Chagas disease afflicts 7 to 8 million people worldwide and congenital Chagas' disease usually leads to changes in the maternal environment, culminating in fetal adaptations. Several articles have described the importance of micronutrients on pregnancy, which is sensitive to infections. In Trypanosoma cruzi endemic regions, the Chagas disease is aggravated by the lack of micronutrients in an average diet, to which pregnant women are more susceptible. The aim of this study was to evaluate distinct T cells phenotypes and intracellular cytokines by flow cytometry in pregnant Wistar rats under zinc therapy during experimental Chagas' disease. Twenty female Wistar rats were infected with 1×105 blood trypomastigotes (Y strain) and 30days after infection the animals were mated and grouped: pregnant infected (PI-n=5), pregnant infected/zinc supplied (PIZ-n=5), pregnant control (PC-n=5), control/zinc supplied (PCZ-n=5). Zinc supplementation: 20mg of zinc/Kg/day (gavage) for 18days followed by euthanasia. The immune parameters showed: decreased percentages of CD62LlowCD44high surface marker for infected and treated group (PIZ) when compared to PI (p<0.05). Concerning to T regulatory cells (Treg cells), a significantly lower percentage of splenic Treg cells was found in the infected and treated group (PIZ) as compared to the PI group (p<0.05). The expression of the co-stimulatory molecule CD28+ displayed a significant reduced percentage in TCD8+ for infected and zinc treated group (PIZ) as compared to (PI). The percentages of CD4+/CD11a+ T cells subsets were lower on PIZ as compared to PI. Concerning to CD45RA+ (B lymphocytes) analysis, infected pregnant and treated group (PIZ) showed a significant decrease in CD45RA percentage when compared to (PI) (p<0.05). The intracellular cytokine profiles for TCD4+ and TCD8+ producing IL-4 and IFN-γ revealed that zinc treated and untreated infected pregnant group (PI and PIZ) displayed increased cytokines concentrations as compared to zinc treated and untreated pregnant controls (PC and PCZ). Our data revealed the involvement of zinc as a signaling molecule in the modulation of the inflammatory process and immune response which occurs during pregnancy of T. cruzi infected rats. Zinc acted in a dual fashion, modulating the host's immune response in a way to protect the organism against the deleterious effects of the infection and an overwhelming pro-inflammatory response during pregnancy.

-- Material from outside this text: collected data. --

**config.mk**
```make
export PLATFORM = sky130hd
export DESIGN_NAME = imm_classifier
export DESIGN_NICKNAME = d
export VERILOG_FILES = /design/src/rtl/imm_pkg.sv /design/src/rtl/imm_shift_finder.sv /design/src/rtl/imm_repl_matcher.sv /design/src/rtl/imm_form_select.sv /design/src/rtl/imm_classifier.sv
export SDC_FILE = /design/constraint.sdc
export NUM_CORES = 1
export LEC_CHECK = 0
export ABC_AREA = 1
export BUFFER_PORTS_ARGS = -buffer_cell sky130_fd_sc_hd__buf_2
export CAP_MARGIN = 30
export CORE_ASPECT_RATIO = 1.1
export CORE_MARGIN = 5
export CORE_UTILIZATION = 30
export CTS_CLUSTER_SIZE = 24
export DETAILED_ROUTE_END_ITERATION = 6
export PLACE_DENSITY_LB_ADDON = 0.3
export SYNTH_ARGS = -nofsm -noshare
export SYNTH_HDL_FRONTEND = slang
export SYNTH_SLANG_ARGS = --single-unit
```
**constraint.sdc**
```tcl
create_clock -name clk_i -period 0.96 [get_ports clk_i]
set_input_delay 0 -clock clk_i [delete_from_list [all_inputs] [get_ports clk_i]]
set_output_delay 0 -clock clk_i [all_outputs]
set_load 0.005 [all_outputs]
```
--- src/rtl/cfgrx_frame.sv ---
module cfgrx_frame
    import cfgrx_pkg::*;
(
    input  logic              clk_i,
    input  logic              rst_ni,
    input  logic              tick_i,
    input  logic              rx_i,
    output logic              byte_vld_o,
    output logic [DATA_W-1:0] byte_dat_o
);

    localparam logic [SUB_W-1:0]  HALF_LAST = SUB_W'(OVS / 2 - 1);
    localparam logic [SUB_W-1:0]  FULL_LAST = SUB_W'(OVS - 1);
    localparam logic [BITN_W-1:0] BIT_LAST  = BITN_W'(DATA_W - 1);

    rx_regs_t d, q;

    always_comb begin
        d     = q;
        d.vld = 1'b0;
        unique case (q.st)
            RX_IDLE: begin
                if (!rx_i) begin
                    d.st  = RX_START;
                    d.sub = '0;
                end
            end
            RX_START: begin
                if (tick_i) begin
                    if (q.sub == HALF_LAST) begin
                        d.sub  = '0;
                        d.bitn = '0;
                        d.st   = rx_i ? RX_IDLE : RX_DATA;
                    end else begin
                        d.sub = q.sub + 1'b1;
                    end
                end
            end
            RX_DATA: begin
                if (tick_i) begin
                    if (q.sub == FULL_LAST) begin
                        d.sub   = '0;
                        d.shreg = {rx_i, q.shreg[DATA_W-1:1]};
                        if (q.bitn == BIT_LAST) begin
                            d.st = RX_STOP;
                        end else begin
                            d.bitn = q.bitn + 1'b1;
                        end
                    end else begin
                        d.sub = q.sub + 1'b1;
                    end
                end
            end
            RX_STOP: begin
                if (tick_i) begin
                    if (q.sub == FULL_LAST) begin
                        d.sub = '0;
                        if (rx_i) begin
                            d.vld = 1'b1;
                            d.st  = RX_IDLE;
                        end else begin
                            d.st = RX_HOLD;
                        end
                    end else begin
                        d.sub = q.sub + 1'b1;
                    end
                end
            end
            RX_HOLD: begin
                if (rx_i) begin
                    d.st = RX_IDLE;
                end
            end
            default: d.st = RX_IDLE;
        endcase
    end

    always_ff @(posedge clk_i) begin
        if (!rst_ni) begin
            q <= '{st: RX_IDLE, sub: '0, bitn: '0, shreg: '0, vld: 1'b0};
        end else begin
            q <= d;
        end
    end

    assign byte_vld_o = q.vld;
    assign byte_dat_o = q.shreg;

endmodule

--- src/rtl/cfgrx_idle.sv ---
module cfgrx_idle #(
    parameter int unsigned IDLE_CYCLES = 500_000_000
) (
    input  logic clk_i,
    input  logic rst_ni,
    input  logic line_i,
    output logic req_o
);

    localparam int unsigned CW = $clog2(IDLE_CYCLES + 1);
    localparam logic [CW-1:0] LIMIT = CW'(IDLE_CYCLES);

    typedef struct packed {
        logic [CW-1:0] cnt;
        logic          req;
    } idle_regs_t;

    idle_regs_t d, q;

    always_comb begin
        d = q;
        if (!line_i) begin
            d.cnt = '0;
        end else if (q.cnt < LIMIT) begin
            d.cnt = q.cnt + 1'b1;
        end
        d.req = line_i && (d.cnt == LIMIT);
    end

    always_ff @(posedge clk_i) begin
        if (!rst_ni) begin
            q <= '{cnt: '0, req: 1'b0};
        end else begin
            q <= d;
        end
    end

    assign req_o = q.req;

endmodule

Does L-arginine availability during the early pregnancy alters the immune response of Trypanosoma cruzi infected and pregnant Wistar rats?

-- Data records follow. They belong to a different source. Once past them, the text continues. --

## src/rtl/keyshuf_pkg.sv

```systemverilog
package keyshuf_pkg;

  typedef enum logic [1:0] {
    OP_IDLE  = 2'd0,
    OP_CLEAR = 2'd1,
    OP_STEP  = 2'd2
  } op_e;

  // clear outranks a request in the same cycle
  function automatic op_e decode_op(input logic clr, input logic req);
    if (clr)      return OP_CLEAR;
    else if (req) return OP_STEP;
    else          return OP_IDLE;
  endfunction

endpackage

```

## src/rtl/ptr_bank.sv

```systemverilog
module ptr_bank
  import keyshuf_pkg::*;
#(
  parameter int NUM_PTRS = 64,
  parameter int CNT_W    = 8,
  localparam int IDX_W   = $clog2(NUM_PTRS)
) (
  input  logic                      clk,
  input  logic                      rst_n,
  input  op_e                       op,
  input  logic [IDX_W-1:0]          idx,
  output logic [NUM_PTRS*CNT_W-1:0] cnt_flat
);

  logic [NUM_PTRS-1:0] bump_vec;

  function automatic logic [CNT_W-1:0] next_count(input logic [CNT_W-1:0] v);
    return v + CNT_W'(1);
  endfunction

  for (genvar g = 0; g < NUM_PTRS; g++) begin : g_ptr
    logic [CNT_W-1:0] cnt_q;
    assign bump_vec[g] = (op == OP_STEP) && (idx == IDX_W'(g));
    always_ff @(posedge clk) begin
      if (!rst_n || op == OP_CLEAR) cnt_q <= '0;
      else if (bump_vec[g])         cnt_q <= next_count(cnt_q);
    end
    assign cnt_flat[g*CNT_W +: CNT_W] = cnt_q;
  end

  // observation registers for the assertions
  logic             last_step_q, last_clr_q;
  logic [IDX_W-1:0] last_idx_q;
  logic [CNT_W-1:0] last_val_q;
  logic [CNT_W-1:0] observed_now;

  always_ff @(posedge clk) begin
    if (!rst_n) begin
      last_step_q <= 1'b0;
      last_clr_q  <= 1'b0;
      last_idx_q  <= '0;
      last_val_q  <= '0;
    end else begin
      last_step_q <= (op == OP_STEP);
      last_clr_q  <= (op == OP_CLEAR);
      last_idx_q  <= idx;
      last_val_q  <= cnt_flat[idx*CNT_W +: CNT_W];
    end
  end

  assign observed_now = cnt_flat[last_idx_q*CNT_W +: CNT_W];

  p_step_adds_one_r5: assert property (@(posedge clk) disable iff (!rst_n)
    last_step_q |-> observed_now == CNT_W'(last_val_q + CNT_W'(1)));

  p_wrap_to_zero_r6: assert property (@(posedge clk) disable iff (!rst_n)
    (last_step_q && last_val_q == {CNT_W{1'b1}}) |-> observed_now == '0);

  p_clear_all_r7: assert property (@(posedge clk) disable iff (!rst_n)
    last_clr_q |-> cnt_flat == '0);

  p_single_bump_r5: assert property (@(posedge clk) disable iff (!rst_n)
    $onehot0(bump_vec));

endmodule

```

## src/rtl/ctr_select.sv

```systemverilog
module ctr_select #(
  parameter int NUM_PTRS = 64,
  parameter int CNT_W    = 8,
  localparam int IDX_W   = $clog2(NUM_PTRS)
) (
  input  logic [NUM_PTRS*CNT_W-1:0] cnt_flat,
  input  logic [IDX_W-1:0]          idx,
  output logic [CNT_W-1:0]          picked
);

  logic [CNT_W-1:0] lanes [NUM_PTRS];

  for (genvar g = 0; g < NUM_PTRS; g++) begin : g_lane
    assign lanes[g] = cnt_flat[g*CNT_W +: CNT_W];
  end

  assign picked = lanes[idx];

endmodule

```

## src/rtl/addr_pack.sv

```systemverilog
module addr_pack #(
  parameter int BSEL_W = 2,
  parameter int IDX_W  = 6,
  parameter int CNT_W  = 8,
  parameter int ADDR_W = 23,
  localparam int FIELD_W = BSEL_W + IDX_W + CNT_W
) (
  input  logic [BSEL_W-1:0] bsel,
  input  logic [IDX_W-1:0]  idx,
  input  logic [CNT_W-1:0]  count,
  output logic [ADDR_W-1:0] addr
);

  // shift the index and bank fields above the count, then zero-extend
  function automatic logic [ADDR_W-1:0] pack_addr(
    input logic [BSEL_W-1:0] b, input logic [IDX_W-1:0] i, input logic [CNT_W-1:0] c);
    logic [FIELD_W-1:0] f;
    f = (FIELD_W'(b) << (IDX_W + CNT_W)) | (FIELD_W'(i) << CNT_W) | FIELD_W'(c);
    return ADDR_W'(f);
  endfunction

  assign addr = pack_addr(bsel, idx, count);

endmodule

```

## src/rtl/keyshuf_addr_gen.sv

```systemverilog
module keyshuf_addr_gen
  import keyshuf_pkg::*;
#(
  parameter int NUM_PTRS = 64,
  parameter int CNT_W    = 8,
  parameter int KEY_W    = 8,
  parameter int ROWS     = 4096,
  parameter int COLS     = 512,
  parameter int BANKS    = 4,
  localparam int IDX_W   = $clog2(NUM_PTRS),
  localparam int BSEL_W  = KEY_W - IDX_W,
  localparam int ADDR_W  = $clog2(ROWS * COLS * BANKS),
  localparam int FIELD_W = BSEL_W + IDX_W + CNT_W
) (
  input  logic              clk,
  input  logic              rst_n,
  input  logic              clear,
  input  logic              step_req,
  input  logic [KEY_W-1:0]  key_byte,
  output logic [ADDR_W-1:0] addr,
  output logic              addr_valid
);

  op_e               op;
  logic [IDX_W-1:0]  sel_idx;
  logic [BSEL_W-1:0] sel_bank;
  logic [NUM_PTRS*CNT_W-1:0] cnt_flat;
  logic [CNT_W-1:0]  picked;
  logic [ADDR_W-1:0] addr_next;
  logic              accept;

  assign op       = decode_op(clear, step_req);
  assign sel_idx  = key_byte[IDX_W-1:0];
  assign sel_bank = key_byte[KEY_W-1:IDX_W];
  assign accept   = (op == OP_STEP);

  ptr_bank #(.NUM_PTRS(NUM_PTRS), .CNT_W(CNT_W)) u_bank (
    .clk(clk), .rst_n(rst_n), .op(op), .idx(sel_idx), .cnt_flat(cnt_flat));

  ctr_select #(.NUM_PTRS(NUM_PTRS), .CNT_W(CNT_W)) u_sel (
    .cnt_flat(cnt_flat), .idx(sel_idx), .picked(picked));

  addr_pack #(.BSEL_W(BSEL_W), .IDX_W(IDX_W), .CNT_W(CNT_W), .ADDR_W(ADDR_W)) u_pack (
    .bsel(sel_bank), .idx(sel_idx), .count(picked), .addr(addr_next));

  always_ff @(posedge clk) begin
    if (!rst_n) begin
      addr       <= '0;
      addr_valid <= 1'b0;
    end else begin
      addr_valid <= accept;
      if (accept) addr <= addr_next;
    end
  end

  p_valid_after_req_r2: assert property (@(posedge clk) disable iff (!rst_n)
    (step_req && !clear) |=> addr_valid);

  p_no_valid_otherwise_r2: assert property (@(posedge clk) disable iff (!rst_n)
    !(step_req && !clear) |=> !addr_valid);

  p_upper_zero_r4: assert property (@(posedge clk) disable iff (!rst_n)
    addr_valid |-> (addr >> FIELD_W) == '0);

  p_bank_field_r4: assert property (@(posedge clk) disable iff (!rst_n)
    (step_req && !clear) |=> addr[FIELD_W-1 -: BSEL_W] == $past(key_byte[KEY_W-1:IDX_W]));

  p_index_field_r3: assert property (@(posedge clk) disable iff (!rst_n)
    (step_req && !clear) |=> addr[CNT_W +: IDX_W] == $past(key_byte[IDX_W-1:0]));

  p_hold_r8: assert property (@(posedge clk) disable iff (!rst_n)
    !addr_valid |-> $stable(addr));

endmodule

```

Chagas disease induces a strong immune response and L-arginine is an essential amino acid which plays an important role in homeostasis of the immune system. The aims of this study were to evaluate parasitemia, corticosterone levels, production of nitric oxide (NO), fetal morphological measurements, and histology of heart and placenta. Twenty pregnant Wistar rats (180-220 g) were grouped in: pregnant control (PC), pregnant control and L-arginine supplied (PCA), pregnant infected (PI), pregnant infected and L-arginine supplied (PIA). Females were infected with 1×10(5) trypomastigotes of the Y strain (3rd day of pregnancy). Animals were supplied with 21 mg of L-arginine/kg/day during 14 days. PIA showed significant decreased levels of corticosterone and parasitemia. For control groups, any alteration in NO production was found with L-arginine supplementation; for PIA, enhanced nitrite concentrations were observed as compared to PI. Weights and lengths of fetuses were higher in L-arginine treated and infected pregnant rats as compared to untreated ones. Placental weight from the PIA group was significantly increased when compared to PI. In L-arginine treated animals, cardiac tissue showed reduced amastigote burdens. PIA and PI displayed similar placental parasitism. Based on these results, L-arginine supplementation may be potentially useful for the protection against Trypanosoma cruzi during pregnancy.